──────── Source material ────────

## config.mk

```make
export PLATFORM = sky130hd
export DESIGN_NAME = delay_ctrl_multi_flat
export DESIGN_NICKNAME = d
export VERILOG_FILES = /design/src/rtl/delay_ctrl_pkg.sv /design/src/rtl/delay_ctrl_multi_if.sv /design/src/rtl/delay_ctrl_chan.sv /design/src/rtl/delay_ctrl_multi.sv /design/src/flat_wrapper.sv
export SDC_FILE = /design/constraint.sdc
export NUM_CORES = 1
export LEC_CHECK = 0
export ABC_AREA = 0
export ABC_CLOCK_PERIOD_IN_PS = 4600
export CORE_ASPECT_RATIO = 1.75
export CORE_UTILIZATION = 45
export CTS_BUF_LIST = sky130_fd_sc_hd__clkbuf_16
export DETAILED_ROUTE_END_ITERATION = 10
export MAX_ROUTING_LAYER = met4
export PLACE_DENSITY_LB_ADDON = 0.2
export SLEW_MARGIN = 0
export SYNTH_ARGS = -nofsm -noshare
export SYNTH_HDL_FRONTEND = slang
export SYNTH_SLANG_ARGS = --single-unit
```

## constraint.sdc

```tcl
create_clock -name clk -period 4.6 [get_ports clk]
set_input_delay 1.38 -clock clk [delete_from_list [all_inputs] [get_ports clk]]
set_output_delay 1.38 -clock clk [all_outputs]
set_load 0.1 [all_outputs]
```

## src/rtl/delay_ctrl_pkg.sv

```systemverilog
// Shared register-map offsets and value helpers for the multi-channel delay controller.
package delay_ctrl_pkg;

  localparam int unsigned DELAY_BASE = 0;

  function automatic int unsigned delay_ofs(input int unsigned ch);
    return DELAY_BASE + ch;
  endfunction

  function automatic int unsigned ctrl_ofs(input int unsigned nch);
    return nch;
  endfunction

  function automatic int unsigned status_ofs(input int unsigned nch);
    return nch + 1;
  endfunction

  // Counter must hold the value REPEAT_CYC itself.
  function automatic int unsigned cnt_width(input int unsigned repeat_cyc);
    return $clog2(repeat_cyc + 1);
  endfunction

  function automatic logic [31:0] clamp_dly(input logic [31:0] v,
                                            input logic [31:0] lo,
                                            input logic [31:0] hi);
    if (v < lo) return lo;
    if (v > hi) return hi;
    return v;
  endfunction

  function automatic logic out_of_range(input logic [31:0] v,
                                        input logic [31:0] lo,
                                        input logic [31:0] hi);
    return (v < lo) || (v > hi);
  endfunction

endpackage

```

## src/rtl/delay_ctrl_multi_if.sv

```systemverilog
// Avalon-MM slave bus bundle for the delay controller register file.
interface delay_ctrl_multi_if #(
  parameter int AW = 3
);
  logic [AW-1:0] address;
  logic          chipselect;
  logic          read;
  logic          write;
  logic [31:0]   writedata;
  logic [31:0]   readdata;

  modport master (output address, chipselect, read, write, writedata, input readdata);
  modport slave  (input address, chipselect, read, write, writedata, output readdata);
endinterface

```

## src/rtl/delay_ctrl_chan.sv

```systemverilog
// One delay channel: button edge detect, hold-to-repeat, saturation and bus load.
module delay_ctrl_chan
  import delay_ctrl_pkg::*;
#(
  parameter int DW         = 4,
  parameter int MIN_DLY    = 1,
  parameter int MAX_DLY    = 15,
  parameter int RST_DLY    = 8,
  parameter int REPEAT_CYC = 1000000
) (
  input  logic          clk,
  input  logic          reset,
  input  logic          faster,
  input  logic          slower,
  input  logic          lock,
  input  logic          wr_en,
  input  logic [DW-1:0] wr_val,
  input  logic          wr_oor,
  output logic [DW-1:0] dly,
  output logic          limit_evt
);
  localparam int            CW      = cnt_width(REPEAT_CYC);
  localparam logic [CW-1:0] CNT_TOP = CW'(REPEAT_CYC);
  localparam logic [DW-1:0] LO      = DW'(MIN_DLY);
  localparam logic [DW-1:0] HI      = DW'(MAX_DLY);
  localparam logic [DW-1:0] INIT    = DW'(RST_DLY);

  logic          faster_q, slower_q;
  logic [CW-1:0] cnt;
  logic          held, edge_det, rpt, step, blocked;

  always_comb begin
    held      = (faster ^ slower) & ~lock;
    edge_det  = held & (faster ? ~faster_q : ~slower_q);
    rpt       = held & (cnt == CNT_TOP);
    step      = edge_det | rpt;
    blocked   = faster ? (dly <= LO) : (dly >= HI);
    limit_evt = wr_en ? wr_oor : (step & blocked);
  end

  // The counter only arms on a real edge, so a button already held when the
  // channel is unlocked never starts repeating by itself.
  always_ff @(posedge clk) begin
    if (reset) begin
      faster_q <= 1'b0;
      slower_q <= 1'b0;
      cnt      <= '0;
      dly      <= INIT;
    end else begin
      faster_q <= faster;
      slower_q <= slower;
      if (!held)                cnt <= '0;
      else if (edge_det || rpt) cnt <= CW'(1);
      else if (cnt != '0)       cnt <= cnt + 1'b1;

      if (wr_en)                  dly <= wr_val;
      else if (step && !blocked)  dly <= faster ? dly - 1'b1 : dly + 1'b1;
    end
  end

endmodule

```

## src/rtl/delay_ctrl_multi.sv

```systemverilog
// Multi-channel delay controller: per-channel stepping plus bus-visible delay, lock and status registers.
module delay_ctrl_multi
  import delay_ctrl_pkg::*;
#(
  parameter int NCH        = 4,
  parameter int DW         = 4,
  parameter int MIN_DLY    = 1,
  parameter int MAX_DLY    = 15,
  parameter int RST_DLY    = 8,
  parameter int REPEAT_CYC = 1000000,
  parameter int AW         = $clog2(NCH + 2)
) (
  input  logic                clk,
  input  logic                reset,
  input  logic [NCH-1:0]      faster,
  input  logic [NCH-1:0]      slower,
  output logic [NCH*DW-1:0]   delay,
  delay_ctrl_multi_if.slave   bus
);
  localparam logic [31:0] CTRL_A   = 32'(ctrl_ofs(NCH));
  localparam logic [31:0] STATUS_A = 32'(status_ofs(NCH));

  logic [AW-1:0]  addr;
  logic [31:0]    addr_w;
  logic           wr_sel, rd_sel, wr_oor;
  logic [DW-1:0]  wr_val;
  logic [DW-1:0]  dly [NCH];
  logic [NCH-1:0] lock, status, limit_evt, status_clr, dly_wr;
  logic [31:0]    rd_mux;

  assign addr   = bus.address;
  assign addr_w = 32'(addr);
  assign wr_sel = bus.chipselect & bus.write;
  assign rd_sel = bus.chipselect & bus.read;
  assign wr_val = DW'(clamp_dly(bus.writedata, 32'(MIN_DLY), 32'(MAX_DLY)));
  assign wr_oor = out_of_range(bus.writedata, 32'(MIN_DLY), 32'(MAX_DLY));

  for (genvar i = 0; i < NCH; i++) begin : g_chan
    assign dly_wr[i] = wr_sel && (addr_w == 32'(delay_ofs(i)));

    delay_ctrl_chan #(
      .DW(DW), .MIN_DLY(MIN_DLY), .MAX_DLY(MAX_DLY),
      .RST_DLY(RST_DLY), .REPEAT_CYC(REPEAT_CYC)
    ) u_chan (
      .clk(clk), .reset(reset),
      .faster(faster[i]), .slower(slower[i]), .lock(lock[i]),
      .wr_en(dly_wr[i]), .wr_val(wr_val), .wr_oor(wr_oor),
      .dly(dly[i]), .limit_evt(limit_evt[i])
    );

    assign delay[i*DW +: DW] = dly[i];
  end

  assign status_clr = (wr_sel && addr_w == STATUS_A) ? bus.writedata[NCH-1:0] : '0;

  always_comb begin
    rd_mux = '0;
    for (int i = 0; i < NCH; i++)
      if (addr_w == 32'(delay_ofs(i))) rd_mux = 32'(dly[i]);
    if (addr_w == CTRL_A)   rd_mux = 32'(lock);
    if (addr_w == STATUS_A) rd_mux = 32'(status);
  end

  // New limit events are OR-ed in after the clear so they win over a W1C.
  always_ff @(posedge clk) begin
    if (reset) begin
      lock         <= '0;
      status       <= '0;
      bus.readdata <= '0;
    end else begin
      if (wr_sel && addr_w == CTRL_A) lock <= bus.writedata[NCH-1:0];
      status <= (status & ~status_clr) | limit_evt;
      if (rd_sel) bus.readdata <= rd_mux;
    end
  end

endmodule

```

## src/flat_wrapper.sv

```systemverilog
// flat-port wrapper written by rule: the top's interface ports become plain ports
module delay_ctrl_multi_flat import delay_ctrl_pkg::*;
#(
  parameter int NCH        = 4,
  parameter int DW         = 4,
  parameter int MIN_DLY    = 1,
  parameter int MAX_DLY    = 15,
  parameter int RST_DLY    = 8,
  parameter int REPEAT_CYC = 1000000,
  parameter int AW         = $clog2(NCH + 2)
)
  (clk, reset, faster, slower, delay, bus_address, bus_chipselect, bus_read, bus_write, bus_writedata, bus_readdata);
  delay_ctrl_multi_if #(.AW(AW)) bus_i ();
  input  logic clk;
  input  logic reset;
  input  logic [NCH-1:0] faster;
  input  logic [NCH-1:0] slower;
  output logic [NCH*DW-1:0] delay;
  input wire logic [$bits(bus_i.address)-1:0] bus_address;
  input wire logic [$bits(bus_i.chipselect)-1:0] bus_chipselect;
  input wire logic [$bits(bus_i.read)-1:0] bus_read;
  input wire logic [$bits(bus_i.write)-1:0] bus_write;
  input wire logic [$bits(bus_i.writedata)-1:0] bus_writedata;
  output wire logic [$bits(bus_i.readdata)-1:0] bus_readdata;
  assign bus_i.address = bus_address;
  assign bus_i.chipselect = bus_chipselect;
  assign bus_i.read = bus_read;
  assign bus_i.write = bus_write;
  assign bus_i.writedata = bus_writedata;
  assign bus_readdata = bus_i.readdata;
  delay_ctrl_multi #(.NCH(NCH), .DW(DW), .MIN_DLY(MIN_DLY), .MAX_DLY(MAX_DLY), .RST_DLY(RST_DLY), .REPEAT_CYC(REPEAT_CYC), .AW(AW)) u_core (.clk(clk), .reset(reset), .faster(faster), .slower(slower), .delay(delay), .bus(bus_i));
endmodule
```

# [After elaboration in Yosys (flattened, before gate mapping)]
# Cells that the tools add are included.
[totals] register_bits=144 latchBits=0 ram_bits=0 rom_bits=0 output_inout_bits=48 elab_cells=185 memories=0
[classes] addsub=12 n_mul=0 n_div=0 magnitude_cmp=10 eq_ne=9 shift=0 mux=46 n_bitwise=45 n_reduce_logical=40
[ops] op="4-bit two-way mux" count=23
[ops] op="20-bit by 1-bit adder with 20-bit output (second input constant)" count=4
[ops] op="20-bit == test (second input constant)" count=4
[ops] op="20-bit nonzero test" count=4
[ops] op="32-bit by 4-bit > comparator with 1-bit output (second input constant)" count=1
[ops] op="32-bit zero test" count=1
[ops] op="32-bit by 1-bit less-than comparator with 1-bit output (second input constant)" count=1
[ops] op="1-bit two-way mux" count=23
[ops] op="1-bit bitwise AND" count=18
[ops] op="4-bit by 1-bit adder with 4-bit output (second input constant)" count=4
[ops] op="4-bit >= comparator (second input constant)" count=4
[ops] op="4-bit by 1-bit less-or-equal comparator with 1-bit output (second input constant)" count=4
[ops] op="1-bit inverter" count=16
[ops] op="2-bit nonzero test" count=8
[ops] op="4-bit by 1-bit subtractor with 4-bit output (second input constant)" count=4
[ops] op="3-bit OR reduction" count=4
[ops] op="1-bit logical AND" count=10
[ops] op="2-bit OR reduction" count=4
[ops] op="3-bit by 2-bit == test with 1-bit output (second input constant)" count=2
[ops] op="3-bit == test (second input constant)" count=2
[ops] op="1-bit logical OR" count=5
[ops] op="4-bit bitwise AND" count=1
[ops] op="1-bit zero test" count=4
[ops] op="4-bit inverter" count=1
[ops] op="other kinds (4)" count=10

# [Logic depth before layout (Yosys ltp)]
[logic_depth] ltp_word=7 mapped_depth=8 mapped_depth_nobuf=8

# [Hierarchy]
# A second synthesis with hierarchy kept.
[hier_totals] cells_unflattened=801 area_unflattened_um2=6887.9
[modules_own_cells] module="delay_ctrl_chan" instances=4 cells_each=167 area_per_inst_um2=1456.4
[modules_own_cells] module="delay_ctrl_multi" instances=1 cells_each=133 area_per_inst_um2=1062.3

# [Worst setup path after synthesis]
# OpenSTA, ideal clock, no wires.
[synth_path] kind="input to register" from="input bus_writedata[28]" to="register u_core.g_chan[3].u_chan.dly[0]" setup_time_ps=136 arrival_time_ps=2541 t_required_ps=4464 slack_ps=1923 cell_stages=6 n_path_buf=0 cell_sequence="nor4_1 and4_1 nand4_1 a311o_1 nor2_1 a211oi_2"
[synth_via] elab_chain_len=6 elab_cells_between_ends=9
[synth_rtl] element="start: declaration" line="flat_wrapper.sv:23" rtl="input wire logic [$bits(bus_i.writedata)-1:0] bus_writedata;"
[synth_rtl] element="32-bit by 4-bit > comparator with 1-bit output" line="delay_ctrl_pkg.sv:27" rtl="if (v > hi) return hi;"
[synth_rtl] element="1-bit two-way mux (2 in series)" line="delay_ctrl_pkg.sv:27"
[synth_rtl] element="4-bit two-way mux" line="delay_ctrl_pkg.sv:28" rtl="return v;"
[synth_rtl] element="4-bit two-way mux (*)" line="delay_ctrl_pkg.sv:27"
[synth_rtl] element="4-bit two-way mux (*)" line="delay_ctrl_chan.sv:56" rtl="if (wr_en) dly <= wr_val;"
[synth_rtl] element="end signal: assignment" line="delay_ctrl_chan.sv:56"
[synth_rtl] element="end signal: assignment" line="delay_ctrl_chan.sv:57" rtl="else if (step && !blocked) dly <= faster ? dly - 1'b1 : dly + 1'b1;"
[synth_rtl] element="end: declaration" line="delay_ctrl_chan.sv:19" rtl="output logic [DW-1:0] dly,"
# Every way passes the cells marked *; elsewhere a longest branch is shown, timed or not. The select of a mux whose other input is x is not followed.
# A chain may end at the register's enable or synchronous reset.

# [Worst setup path after layout]
[layout_path] from="register u_core.g_chan[3].u_chan.dly[0]" to="output delay[12]"
[layout_rtl] element="end: declaration" line="flat_wrapper.sv:18" rtl="output logic [NCH*DW-1:0] delay;"
# No word-level cell between the ends.

==> metrics.md <==
| Metric | Value |
|---|---|
| Initial antenna violation count | 0 |
| Most common cell after layout, fill and taps aside | nor2_1 |
| Slew headroom | 0.3364 |
| Worst hold-check path type | flip-flop to flip-flop |
| Post-Syn Area | 0.006539 mm^2 |
| Post-synth EDFFs | 0 |
| Num CTS Buffers | 17 |
| Buf+Inv Stages, Crit Path | 1 |
| Residual DRC | 0 |
| DP HPWL | 11,440 um |
| Delay-heaviest family, CP | buffers and inverters |
| Average cell area after synthesis | 8.570 um^2 |
| Ys async rst share | 0 |
| Share of cells above drive strength 1 | 0.07957 |
| DIE HEIGHT | 161.5 um |
| Area grow syn2layout | 18.96% |
| Max VDD drop | 0.0002230 V |
| WS Path Type | flip-flop to output port |
| Warnings, synthesis | 0 |
| CTS tree | yes |
| Filler instances | 1,284 |
| Total power draw | 2.955 mW |
| # hold bufs at CTS | 0 |
| Setup tns final | 0 ns |
| Routed wire per std cell | 14.92 um |
| Slowest stage delay, CP | 1.22 ns |
| First-pass GRT wire length | 25,880 um |
| Post_cts resized | 0 |
| Tot GR Track Use | 0.2208 |
| 1st-iter DRT viols | 174 |
| Most frequent cells in the layout | nor2_1, dfxtp_1, clkdlybuf4s50_1 |
| Die Span X | 93.12 um |
| Startpoint Class | flip-flop |
| Largest net degree at the start of global routing | 19 |
| Initial Util | 0.4654 |
| Netlist cell types | 67 |
| Post-DR vias/cell | 5.412 |
| Die area | 0.01504 mm^2 |
| Fin Hold WS | 0.4820 ns |
| Post-CTS Setup Bufs | 0 |
| H-tree levels | 4 |
| Fin crit period | 3.526 ns |
| Synth Instances | 763 |
| Seq/Total Area, Yosys | 0.3551 |
| # nets final | 897 |
| Worst Skew | 0.009943 ns |
| Routed wire length | 15,210 um |
| Fmax | 283.6 MHz |
| Clk buf depth | 2 |
| Critical path peak fanout | 8 |
| Power per Cell Area | 379.9 mW/mm^2 |
| Critical-path cell list | clkdlybuf4s50_1 |
| Final Max Tran Viols | 0 |
| Clock Root Buffer | clkbuf_16 |
| Status | finished clean |
| N_diodes | 0 |
| Vias in the first global route | 5,658 |
| # clock sinks | 116 |
| Core Area | 0.01405 mm^2 |
| Drt first pass iters | 4 |
| Synth Flop Type | dfxtp_1 |
| Leakage | 2.669 nW |
| Via Count | 5,515 |
| Final setup viols | 0 |
| Critical Path AT | 2.15 ns |
| Clock-pin slew of the registers on the worst-case setup and hold paths | 0.05 ns |
| Register bit count reported by yosys | 116 |
| Port bufs | 67 |
| Slew @ Worst Pin | 0.9923 ns |
| Clk_lat worst skew | 0.41 ns |
| CP endpoint kind | output port |
| RD Place Congestion | 0.8564 |
| ANT nets after route | 0 |
| Crit path max-delay cell type | clkdlybuf4s50_1 |
| Final Hold Fails | 0 |
| Fin crit share | 0.7666 |
| Max-cap violations | 0 |
| Row count | 57 |
| Final global-route overflow total | 0 |
| Unrepaired setup endpoints after global routing | no |
| Io pins | 96 |
| Worst Path Required | 3.22 ns |
[logic make-up after synthesis]
group | Yosys count | synth area share
simple gates | 365 | 0.2995
flops | 116 | 0.3551
xor+xnor | 87 | 0.1165
compound gates | 78 | 0.08573
buf+inv | 74 | 0.06276
mux | 22 | 0.04152
fa+ha+maj | 20 | 0.03827
other cells | 1 | 0.0005735
[path summary, 6_finish.rpt]
check | startpoint | to | slack, ns | cells after the start
min reg2reg | u_core.status[2]$_SDFF_PP0_ | u_core.status[2]$_SDFF_PP0_ | 0.48 | 2
min | u_core.status[2]$_SDFF_PP0_ | u_core.status[2]$_SDFF_PP0_ | 0.48 | 2
max reg2reg | u_core.g_chan[1].u_chan.cnt[0]$_SDFFE_PP0P_ | u_core.g_chan[1].u_chan.cnt[18]$_SDFFE_PP0P_ | 2.52 | 8
max | u_core.g_chan[3].u_chan.dly[0]$_SDFFE_PP0P_ | delay[12] | 1.07 | 1
[metal layers]
layer  GRT usage  wire length [um]  up-vias
li1            -                 -     2746
met1      0.2231              5938     2613
met2      0.3894              8214      110
met3     0.04755               502       46
met4      0.1196               549        0
met5           -                 0        -
[power by group]
| part | internal, mW | total [mW] | switching [mW] |
|---|---|---|---|
| Sequential | 1.04 | 1.10 | 0.0566 |
| Combinational | 0.198 | 0.628 | 0.429 |
| Clock | 0.778 | 1.23 | 0.454 |
[cell type report]
| class | count | area, um^2 | share of cell area |
|---|---|---|---|
| Multi-Input combinational cell | 600 | 3908 | 0.5023 |
| Sequential cell | 116 | 2322 | 0.2985 |
| Timing Repair Buffer | 69 | 685.7 | 0.08815 |
| Clock buffer | 17 | 425.4 | 0.05469 |
| Tap cell | 177 | 221.5 | 0.02847 |
| Clock inverter | 15 | 122.6 | 0.01576 |
| Inverter | 25 | 93.84 | 0.01206 |
[metrics by stage]
step	util	setup slack (ns)	instances	cell area [um^2]
6_report	0.5537	1.074	1019	7779
5_1_grt	0.5537	1.007	1019	7779
4_1_cts	0.5537	1.055	1019	7779
3_5_place_dp	0.5147	1.105	987	7231
3_3_place_gp	0.5147	1.124	987	7231
2_1_floorplan	-	1.923	790	6640
[flip-flops by register name, indices dropped and copies added (netlist names)]
name,count
u_core.g_chan.u_chan.faster_q,4
u_core.g_chan.u_chan.dly,16
u_core.status,4
u_core.bus.readdata,4
u_core.lock,4
u_core.g_chan.u_chan.slower_q,4
u_core.g_chan.u_chan.cnt,80
[Yosys cell counts (4+ instances only)]
cell type / count / area share
a211oi_1: 8 / 0.0092
a211oi_2: 4 / 0.0077
a21oi_1: 20 / 0.015
and3_1: 8 / 0.0077
and4_1: 5 / 0.0067
buf_2: 6 / 0.0046
buf_4: 29 / 0.033
clkbuf_1: 10 / 0.0057
dfxtp_1: 116 / 0.36
ha_1: 20 / 0.038
inv_1: 25 / 0.014
mux2i_1: 17 / 0.026
mux4_2: 4 / 0.014
nand2_1: 48 / 0.028
nand2b_1: 11 / 0.011
nand3_1: 50 / 0.038
nand3b_1: 5 / 0.0057
nand4_1: 15 / 0.014
nand4b_1: 8 / 0.011
nor2_1: 129 / 0.074
nor2b_1: 11 / 0.011
nor3_1: 17 / 0.013
nor4_1: 24 / 0.023
nor4_2: 4 / 0.0077
o21ai_0: 12 / 0.0092
o22ai_1: 5 / 0.0048
o31a_1: 4 / 0.0054
o31ai_1: 4 / 0.0046
or3_1: 5 / 0.0048
xnor2_1: 42 / 0.056
xor2_1: 45 / 0.060
No activity file was read; power rests on OpenSTA's default activity.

────────

> **Problem to work on**
Return all lines in the entries above that carry the word "gates".

> **Solution below**
simple gates | 365 | 0.2995
compound gates | 78 | 0.08573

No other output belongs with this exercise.